Brief:
Return each line of the listing exactly as written.

Data:
`src/fetch_pkg.sv`:
```
package fetch_pkg;

    localparam int XLEN = 64;

    // first instruction after reset
    localparam logic [XLEN-1:0] RESET_PC = 64'h0000_0000_8000_0000;

    // cycles from address transfer to read data valid
    localparam int ROM_LATENCY = 2;

    // depth of the memory model, in 64-bit beats
    localparam int ROM_WORDS = 256;

    // instruction at byte address a is a[31:0] ^ INST_PATTERN
    localparam logic [31:0] INST_PATTERN = 32'h5a5a_0013;

    // byte lanes of one 32-bit instruction
    localparam logic [7:0] READ_SIZE = 8'h0f;

    // memory-stage result as seen by fetch
    typedef struct packed {
        logic            jal;
        logic            jalr;
        logic            branch;
        logic [XLEN-1:0] alu_res;  // zero means branch taken
        logic [XLEN-1:0] pc;
        logic [XLEN-1:0] imm;
        logic [XLEN-1:0] r1data;
    } exec_res_t;

    typedef struct packed {
        logic            valid;
        logic [XLEN-1:0] pc;
        logic [31:0]     inst;
    } fetch_out_t;

    typedef struct packed {
        logic            valid;
        logic [XLEN-1:0] target;
    } redirect_t;

endpackage

```
`src/inst_fetch.sv`:
```
`timescale 1ns/100ps

module inst_fetch (
    input  logic                       clk,
    input  logic                       rst_n_i,
    input  fetch_pkg::redirect_t       redirect_i,
    input  logic                       hold_i,
    output logic [fetch_pkg::XLEN-1:0] rd_addr_o,
    output logic [7:0]                 rd_size_o,
    output logic                       rd_valid_o,
    input  logic                       rd_ready_i,
    input  logic [fetch_pkg::XLEN-1:0] rd_data_i,
    input  logic                       rd_data_valid_i,
    output logic                       rd_data_ready_o,
    output fetch_pkg::fetch_out_t      fetch_o
);

    typedef enum logic [1:0] {
        RD_IDLE,
        RD_ADDR,
        RD_DATA
    } rd_state_e;

    rd_state_e                  rd_state_q;
    logic [fetch_pkg::XLEN-1:0] pc_q;
    logic [fetch_pkg::XLEN-1:0] req_addr_q;
    logic [fetch_pkg::XLEN-1:0] fetch_pc_q;
    logic [31:0]                fetch_inst_q;
    logic [31:0]                inst_sel;
    logic                       need_fetch_q;
    logic                       stale_q;
    logic                       fetch_valid_q;
    logic                       issue;
    logic                       addr_xfer;
    logic                       beat_xfer;
    logic                       beat_keep;
    logic                       consume;

    assign rd_addr_o       = req_addr_q;
    assign rd_size_o       = fetch_pkg::READ_SIZE;
    assign rd_valid_o      = (rd_state_q == RD_ADDR);
    assign rd_data_ready_o = (rd_state_q == RD_DATA);

    assign addr_xfer = rd_valid_o && rd_ready_i;
    assign beat_xfer = rd_data_valid_i && rd_data_ready_o;
    assign consume   = fetch_valid_q && !hold_i;  // decode took the instruction

    // a redirect edge never issues, the target goes out on a later edge
    assign issue = (rd_state_q == RD_IDLE) && need_fetch_q && !redirect_i.valid;

    // only a fresh beat for the current pc reaches decode
    assign beat_keep = beat_xfer && !stale_q && !redirect_i.valid && (req_addr_q == pc_q);

    assign inst_sel = req_addr_q[2] ? rd_data_i[63:32] : rd_data_i[31:0];

    // read channel sequencing
    always_ff @(posedge clk) begin
        if (!rst_n_i) begin
            rd_state_q <= RD_IDLE;
            stale_q    <= 1'b0;
        end else begin
            case (rd_state_q)
                RD_IDLE: begin
                    if (issue) begin
                        rd_state_q <= RD_ADDR;
                    end
                end
                RD_ADDR: begin
                    if (addr_xfer) begin
                        rd_state_q <= RD_DATA;
                    end
                end
                RD_DATA: begin
                    if (beat_xfer) begin
                        rd_state_q <= RD_IDLE;
                    end
                end
                default: rd_state_q <= RD_IDLE;
            endcase

            if (beat_xfer) begin
                stale_q <= 1'b0;  // channel free again
            end else if (redirect_i.valid && rd_state_q != RD_IDLE) begin
                stale_q <= 1'b1;  // old request still in flight
            end
        end
    end

    always_ff @(posedge clk) begin
        if (issue) begin
            req_addr_q <= pc_q;
        end
    end

    // program counter
    always_ff @(posedge clk) begin
        if (!rst_n_i) begin
            pc_q         <= fetch_pkg::RESET_PC;
            need_fetch_q <= 1'b1;
        end else if (redirect_i.valid) begin
            pc_q         <= redirect_i.target;
            need_fetch_q <= 1'b1;
        end else begin
            if (issue) begin
                need_fetch_q <= 1'b0;
            end
            if (consume) begin
                pc_q         <= pc_q + 64'd4;
                need_fetch_q <= 1'b1;
            end
        end
    end

    // output register toward decode
    always_ff @(posedge clk) begin
        if (!rst_n_i) begin
            fetch_valid_q <= 1'b0;
        end else if (redirect_i.valid) begin
            fetch_valid_q <= 1'b0;  // held instruction is discarded
        end else if (beat_keep) begin
            fetch_valid_q <= 1'b1;
        end else if (consume) begin
            fetch_valid_q <= 1'b0;
        end
    end

    always_ff @(posedge clk) begin
        if (beat_keep) begin
            fetch_pc_q   <= req_addr_q;
            fetch_inst_q <= inst_sel;
        end
    end

    always_comb begin
        fetch_o.valid = fetch_valid_q;
        fetch_o.pc    = fetch_pc_q;
        fetch_o.inst  = fetch_inst_q;
    end

endmodule

```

Solution:
`src/fetch_pkg.sv`:
```
package fetch_pkg;

    localparam int XLEN = 64;

    // first instruction after reset
    localparam logic [XLEN-1:0] RESET_PC = 64'h0000_0000_8000_0000;

    // cycles from address transfer to read data valid
    localparam int ROM_LATENCY = 2;

    // depth of the memory model, in 64-bit beats
    localparam int ROM_WORDS = 256;

    // instruction at byte address a is a[31:0] ^ INST_PATTERN
    localparam logic [31:0] INST_PATTERN = 32'h5a5a_0013;

    // byte lanes of one 32-bit instruction
    localparam logic [7:0] READ_SIZE = 8'h0f;

    // memory-stage result as seen by fetch
    typedef struct packed {
        logic            jal;
        logic            jalr;
        logic            branch;
        logic [XLEN-1:0] alu_res;  // zero means branch taken
        logic [XLEN-1:0] pc;
        logic [XLEN-1:0] imm;
        logic [XLEN-1:0] r1data;
    } exec_res_t;

    typedef struct packed {
        logic            valid;
        logic [XLEN-1:0] pc;
        logic [31:0]     inst;
    } fetch_out_t;

    typedef struct packed {
        logic            valid;
        logic [XLEN-1:0] target;
    } redirect_t;

endpackage

```
`src/inst_fetch.sv`:
```
`timescale 1ns/100ps

module inst_fetch (
    input  logic                       clk,
    input  logic                       rst_n_i,
    input  fetch_pkg::redirect_t       redirect_i,
    input  logic                       hold_i,
    output logic [fetch_pkg::XLEN-1:0] rd_addr_o,
    output logic [7:0]                 rd_size_o,
    output logic                       rd_valid_o,
    input  logic                       rd_ready_i,
    input  logic [fetch_pkg::XLEN-1:0] rd_data_i,
    input  logic                       rd_data_valid_i,
    output logic                       rd_data_ready_o,
    output fetch_pkg::fetch_out_t      fetch_o
);

    typedef enum logic [1:0] {
        RD_IDLE,
        RD_ADDR,
        RD_DATA
    } rd_state_e;

    rd_state_e                  rd_state_q;
    logic [fetch_pkg::XLEN-1:0] pc_q;
    logic [fetch_pkg::XLEN-1:0] req_addr_q;
    logic [fetch_pkg::XLEN-1:0] fetch_pc_q;
    logic [31:0]                fetch_inst_q;
    logic [31:0]                inst_sel;
    logic                       need_fetch_q;
    logic                       stale_q;
    logic                       fetch_valid_q;
    logic                       issue;
    logic                       addr_xfer;
    logic                       beat_xfer;
    logic                       beat_keep;
    logic                       consume;

    assign rd_addr_o       = req_addr_q;
    assign rd_size_o       = fetch_pkg::READ_SIZE;
    assign rd_valid_o      = (rd_state_q == RD_ADDR);
    assign rd_data_ready_o = (rd_state_q == RD_DATA);

    assign addr_xfer = rd_valid_o && rd_ready_i;
    assign beat_xfer = rd_data_valid_i && rd_data_ready_o;
    assign consume   = fetch_valid_q && !hold_i;  // decode took the instruction

    // a redirect edge never issues, the target goes out on a later edge
    assign issue = (rd_state_q == RD_IDLE) && need_fetch_q && !redirect_i.valid;

    // only a fresh beat for the current pc reaches decode
    assign beat_keep = beat_xfer && !stale_q && !redirect_i.valid && (req_addr_q == pc_q);

    assign inst_sel = req_addr_q[2] ? rd_data_i[63:32] : rd_data_i[31:0];

    // read channel sequencing
    always_ff @(posedge clk) begin
        if (!rst_n_i) begin
            rd_state_q <= RD_IDLE;
            stale_q    <= 1'b0;
        end else begin
            case (rd_state_q)
                RD_IDLE: begin
                    if (issue) begin
                        rd_state_q <= RD_ADDR;
                    end
                end
                RD_ADDR: begin
                    if (addr_xfer) begin
                        rd_state_q <= RD_DATA;
                    end
                end
                RD_DATA: begin
                    if (beat_xfer) begin
                        rd_state_q <= RD_IDLE;
                    end
                end
                default: rd_state_q <= RD_IDLE;
            endcase

            if (beat_xfer) begin
                stale_q <= 1'b0;  // channel free again
            end else if (redirect_i.valid && rd_state_q != RD_IDLE) begin
                stale_q <= 1'b1;  // old request still in flight
            end
        end
    end

    always_ff @(posedge clk) begin
        if (issue) begin
            req_addr_q <= pc_q;
        end
    end

    // program counter
    always_ff @(posedge clk) begin
        if (!rst_n_i) begin
            pc_q         <= fetch_pkg::RESET_PC;
            need_fetch_q <= 1'b1;
        end else if (redirect_i.valid) begin
            pc_q         <= redirect_i.target;
            need_fetch_q <= 1'b1;
        end else begin
            if (issue) begin
                need_fetch_q <= 1'b0;
            end
            if (consume) begin
                pc_q         <= pc_q + 64'd4;
                need_fetch_q <= 1'b1;
            end
        end
    end

    // output register toward decode
    always_ff @(posedge clk) begin
        if (!rst_n_i) begin
            fetch_valid_q <= 1'b0;
        end else if (redirect_i.valid) begin
            fetch_valid_q <= 1'b0;  // held instruction is discarded
        end else if (beat_keep) begin
            fetch_valid_q <= 1'b1;
        end else if (consume) begin
            fetch_valid_q <= 1'b0;
        end
    end

    always_ff @(posedge clk) begin
        if (beat_keep) begin
            fetch_pc_q   <= req_addr_q;
            fetch_inst_q <= inst_sel;
        end
    end

    always_comb begin
        fetch_o.valid = fetch_valid_q;
        fetch_o.pc    = fetch_pc_q;
        fetch_o.inst  = fetch_inst_q;
    end

endmodule

```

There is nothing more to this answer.